* TASK *
Looking through the listing that follows, count every line with the string "placement" and state the number alone.

* MATERIAL FOR THIS TASK *

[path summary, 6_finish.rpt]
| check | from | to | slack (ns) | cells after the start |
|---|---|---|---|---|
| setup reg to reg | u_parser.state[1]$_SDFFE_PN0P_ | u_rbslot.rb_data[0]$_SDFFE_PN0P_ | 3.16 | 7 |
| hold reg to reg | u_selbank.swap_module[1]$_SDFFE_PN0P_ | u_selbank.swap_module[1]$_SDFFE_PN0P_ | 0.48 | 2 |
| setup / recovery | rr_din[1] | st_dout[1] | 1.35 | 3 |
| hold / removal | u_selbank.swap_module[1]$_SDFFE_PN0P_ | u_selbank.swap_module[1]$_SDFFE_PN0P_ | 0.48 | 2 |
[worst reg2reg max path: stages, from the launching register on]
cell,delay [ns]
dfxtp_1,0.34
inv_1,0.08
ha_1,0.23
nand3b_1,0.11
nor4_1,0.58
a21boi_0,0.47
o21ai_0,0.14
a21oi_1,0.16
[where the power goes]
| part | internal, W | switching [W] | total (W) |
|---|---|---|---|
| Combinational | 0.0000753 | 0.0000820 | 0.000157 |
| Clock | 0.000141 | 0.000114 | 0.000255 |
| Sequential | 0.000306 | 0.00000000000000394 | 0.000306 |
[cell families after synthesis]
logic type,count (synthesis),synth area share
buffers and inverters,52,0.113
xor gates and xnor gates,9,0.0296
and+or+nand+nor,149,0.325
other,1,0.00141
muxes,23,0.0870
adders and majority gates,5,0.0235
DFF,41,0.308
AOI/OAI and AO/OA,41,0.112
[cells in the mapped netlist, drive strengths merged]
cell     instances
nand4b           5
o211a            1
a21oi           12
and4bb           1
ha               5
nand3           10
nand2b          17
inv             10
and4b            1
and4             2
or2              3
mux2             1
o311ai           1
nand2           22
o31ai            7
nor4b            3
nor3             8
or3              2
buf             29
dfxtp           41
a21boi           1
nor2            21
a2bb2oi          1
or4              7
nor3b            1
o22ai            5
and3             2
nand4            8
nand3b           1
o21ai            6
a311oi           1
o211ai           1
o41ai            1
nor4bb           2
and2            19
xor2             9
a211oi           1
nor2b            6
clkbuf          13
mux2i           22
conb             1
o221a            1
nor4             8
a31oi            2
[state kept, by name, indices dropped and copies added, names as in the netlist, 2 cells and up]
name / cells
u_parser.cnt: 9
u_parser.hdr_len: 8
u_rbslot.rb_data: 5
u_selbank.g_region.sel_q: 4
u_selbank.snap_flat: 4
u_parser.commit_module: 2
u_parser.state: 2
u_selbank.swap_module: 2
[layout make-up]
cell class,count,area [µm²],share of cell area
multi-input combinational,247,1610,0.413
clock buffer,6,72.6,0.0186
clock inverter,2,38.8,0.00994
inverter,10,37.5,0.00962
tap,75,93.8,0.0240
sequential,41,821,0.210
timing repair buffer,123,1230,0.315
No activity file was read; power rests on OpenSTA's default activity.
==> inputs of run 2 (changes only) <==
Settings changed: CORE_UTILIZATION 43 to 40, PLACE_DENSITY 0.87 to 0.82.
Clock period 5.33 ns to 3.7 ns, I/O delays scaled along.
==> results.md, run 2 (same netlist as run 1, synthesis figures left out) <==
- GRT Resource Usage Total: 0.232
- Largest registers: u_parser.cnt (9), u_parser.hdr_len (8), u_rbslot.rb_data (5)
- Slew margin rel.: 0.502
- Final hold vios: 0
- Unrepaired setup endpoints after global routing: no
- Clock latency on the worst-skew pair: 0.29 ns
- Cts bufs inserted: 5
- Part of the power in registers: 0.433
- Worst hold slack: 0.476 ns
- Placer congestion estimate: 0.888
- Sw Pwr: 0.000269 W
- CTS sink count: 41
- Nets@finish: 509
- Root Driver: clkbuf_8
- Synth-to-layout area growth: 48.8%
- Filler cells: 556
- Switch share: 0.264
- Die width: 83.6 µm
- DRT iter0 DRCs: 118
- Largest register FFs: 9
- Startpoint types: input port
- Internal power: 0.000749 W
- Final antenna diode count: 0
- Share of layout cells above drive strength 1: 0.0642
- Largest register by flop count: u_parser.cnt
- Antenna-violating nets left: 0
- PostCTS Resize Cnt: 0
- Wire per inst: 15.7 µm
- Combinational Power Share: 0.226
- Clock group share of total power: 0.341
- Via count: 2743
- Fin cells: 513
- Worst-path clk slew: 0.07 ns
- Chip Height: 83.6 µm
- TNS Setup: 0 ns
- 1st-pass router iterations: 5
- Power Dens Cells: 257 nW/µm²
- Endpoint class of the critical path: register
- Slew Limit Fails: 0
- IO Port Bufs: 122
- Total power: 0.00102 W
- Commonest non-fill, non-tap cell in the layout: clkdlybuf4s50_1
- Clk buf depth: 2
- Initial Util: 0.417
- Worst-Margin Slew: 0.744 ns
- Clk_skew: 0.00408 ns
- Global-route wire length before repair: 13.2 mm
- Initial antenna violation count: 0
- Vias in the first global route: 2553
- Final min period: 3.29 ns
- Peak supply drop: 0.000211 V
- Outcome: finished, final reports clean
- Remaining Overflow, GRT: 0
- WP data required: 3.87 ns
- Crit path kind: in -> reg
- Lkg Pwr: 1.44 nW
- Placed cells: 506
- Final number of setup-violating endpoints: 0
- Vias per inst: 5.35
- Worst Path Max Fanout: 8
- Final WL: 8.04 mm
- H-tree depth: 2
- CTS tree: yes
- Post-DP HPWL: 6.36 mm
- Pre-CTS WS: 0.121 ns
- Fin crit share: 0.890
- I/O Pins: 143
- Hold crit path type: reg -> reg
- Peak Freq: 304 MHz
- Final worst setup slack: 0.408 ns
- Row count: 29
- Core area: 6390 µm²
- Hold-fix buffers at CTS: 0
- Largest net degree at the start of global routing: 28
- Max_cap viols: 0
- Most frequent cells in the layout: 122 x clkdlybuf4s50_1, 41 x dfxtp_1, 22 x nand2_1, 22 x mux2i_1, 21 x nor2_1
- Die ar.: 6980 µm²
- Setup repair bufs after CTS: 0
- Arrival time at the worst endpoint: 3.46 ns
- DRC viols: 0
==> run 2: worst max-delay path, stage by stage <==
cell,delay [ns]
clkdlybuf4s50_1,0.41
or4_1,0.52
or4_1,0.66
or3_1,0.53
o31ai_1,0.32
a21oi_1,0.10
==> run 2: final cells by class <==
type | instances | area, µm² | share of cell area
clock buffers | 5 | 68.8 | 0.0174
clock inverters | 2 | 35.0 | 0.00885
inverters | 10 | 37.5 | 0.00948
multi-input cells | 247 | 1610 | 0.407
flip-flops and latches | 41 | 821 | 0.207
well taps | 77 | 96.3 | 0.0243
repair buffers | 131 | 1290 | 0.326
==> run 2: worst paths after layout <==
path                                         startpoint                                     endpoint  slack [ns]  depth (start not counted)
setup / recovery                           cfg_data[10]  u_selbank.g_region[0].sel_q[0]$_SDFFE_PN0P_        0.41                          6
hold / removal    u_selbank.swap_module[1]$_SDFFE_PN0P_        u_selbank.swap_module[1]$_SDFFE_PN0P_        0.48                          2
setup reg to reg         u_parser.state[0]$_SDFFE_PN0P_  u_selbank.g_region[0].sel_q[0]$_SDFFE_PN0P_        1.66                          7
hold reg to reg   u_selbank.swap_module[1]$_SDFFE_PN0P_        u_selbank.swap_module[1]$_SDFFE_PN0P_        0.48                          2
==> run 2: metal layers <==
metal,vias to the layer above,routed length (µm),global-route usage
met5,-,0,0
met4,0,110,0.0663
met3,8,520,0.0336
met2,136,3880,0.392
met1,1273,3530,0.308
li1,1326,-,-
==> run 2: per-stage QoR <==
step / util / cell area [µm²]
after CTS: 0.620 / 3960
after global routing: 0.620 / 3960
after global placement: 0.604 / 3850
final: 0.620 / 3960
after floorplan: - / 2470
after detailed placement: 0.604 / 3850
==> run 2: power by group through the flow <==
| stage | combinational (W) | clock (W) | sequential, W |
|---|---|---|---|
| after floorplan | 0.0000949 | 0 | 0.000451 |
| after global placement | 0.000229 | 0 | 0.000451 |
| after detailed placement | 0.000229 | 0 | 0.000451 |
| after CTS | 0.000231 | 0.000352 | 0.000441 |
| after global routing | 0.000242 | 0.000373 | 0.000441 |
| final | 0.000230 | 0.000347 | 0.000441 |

* WORKED SOLUTION *
4